I'm back...for some reason I've been out of sorts today. And when I saw that Fury and especially that it's a sedan and green, un-cool to most but fine to me, and the price lowered to $3k, it messed with my mind. I do not want another money pit and let's face it, they all are, to varying degrees.

@Old man ray you asked about my Dad...and by the way your Dad sounds really cool too and having been brought up in an orphanage...

Well my Dad was raised in Andover, in western New York, population historically never deviating much from 1800 residents. Families were equally poor and minded their own business. He was known as Sonny, not Rogers, he and his friends scrounged materials for forts and then reused the wood for the next project. Dad's German shepherd Butch was a stray and the unofficial town mascot. Dad made a harness for pulling his sled up the hill, and for pulling lawn mowing equipment that was my Dad's first business. Butch was always eager to make his rounds and met my Dad walking home from school each day.

Frank Graves was a bachelor with a hare lip who repaired radios. His home was packed with electronics, a telescope, gadgets, and my Dad spent hours there. Mr. Graves slipped on the icy front steps and broke his hip, which in 1950 was a death sentence. He sent for my Dad, and said, now it's up to you to repair the radios in the area. That was when Dad was 14. My Grandma was the town clerk, people needing radios fixed came to her, and a parts salesman passed thru weekly. Dad had a brisk business and made enough to pay for college, with a small grant from the Elks.

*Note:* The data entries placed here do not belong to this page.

===== src/rtl/cpu_pkg.sv =====
// Shared definitions for the CPU core: opcodes, ALU operations, control FSM
// states, PC source select encodings and the IR field positions used by both
// the datapath and the control unit.
package cpu_pkg;

    // IR field positions (16-bit instruction word)
    localparam int IR_W       = 16;
    localparam int IR_OP_HI   = 15;
    localparam int IR_OP_LO   = 12;
    localparam int IR_RD_HI   = 11;
    localparam int IR_RD_LO   = 9;
    localparam int IR_RS1_HI  = 8;
    localparam int IR_RS1_LO  = 6;
    localparam int IR_IMM6_HI = 5;
    localparam int IR_IMM6_LO = 0;
    localparam int IR_IMM12_HI = 11;
    localparam int IR_IMM12_LO = 0;

    typedef enum logic [3:0] {
        OP_ADD  = 4'h0,
        OP_SUB  = 4'h1,
        OP_AND  = 4'h2,
        OP_OR   = 4'h3,
        OP_XOR  = 4'h4,
        OP_ADDI = 4'h5,
        OP_LW   = 4'h6,
        OP_SW   = 4'h7,
        OP_BEQ  = 4'h8,
        OP_JMP  = 4'h9,
        OP_HALT = 4'hF
    } opcode_e;

    typedef enum logic [2:0] {
        ALU_ADD = 3'd0,
        ALU_SUB = 3'd1,
        ALU_AND = 3'd2,
        ALU_OR  = 3'd3,
        ALU_XOR = 3'd4
    } alu_op_e;

    // FSM state codes kept as plain constants for legacy netlists and debug
    localparam logic [2:0] ST_FETCH  = 3'd0;
    localparam logic [2:0] ST_DECODE = 3'd1;
    localparam logic [2:0] ST_EXEC   = 3'd2;
    localparam logic [2:0] ST_MEM_RD = 3'd3;
    localparam logic [2:0] ST_MEM_WR = 3'd4;
    localparam logic [2:0] ST_WB     = 3'd5;
    localparam logic [2:0] ST_BR     = 3'd6;
    localparam logic [2:0] ST_HALT   = 3'd7;

    typedef enum logic [2:0] {
        S_FETCH  = ST_FETCH,
        S_DECODE = ST_DECODE,
        S_EXEC   = ST_EXEC,
        S_MEM_RD = ST_MEM_RD,
        S_MEM_WR = ST_MEM_WR,
        S_WB     = ST_WB,
        S_BR     = ST_BR,
        S_HALT   = ST_HALT
    } state_e;

    // PC source select
    localparam logic [1:0] PC_SEL_INC = 2'd0;  // PC + 1
    localparam logic [1:0] PC_SEL_BR  = 2'd1;  // PC + sext(imm6)
    localparam logic [1:0] PC_SEL_JMP = 2'd2;  // sext(imm12)

    // Opcodes 0-9 and F are defined; A-E are illegal
    function automatic logic is_legal(input logic [3:0] op);
        return (op <= 4'h9) || (op == 4'hF);
    endfunction

endpackage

Getting a degree in Engineering and marrying a teaching graduate (and having been in the ROTC,) he joined the Army as a Captain, but saw greater opportunity in Sarasota with a technology firm. My Mom was expecting her first child (me) and says it felt like paradise there. She helped him build a beautiful 22 ft wooden sailboat in our garage and by the time they were 27 we were sailing in the bay.

Before Man visited the Moon, NASA had to know whether a craft would have a firm surface where it would land. There's a box on the moon with instruments my Dad built, converting data to radio. Dad credits Frank Graves for starting him on that path.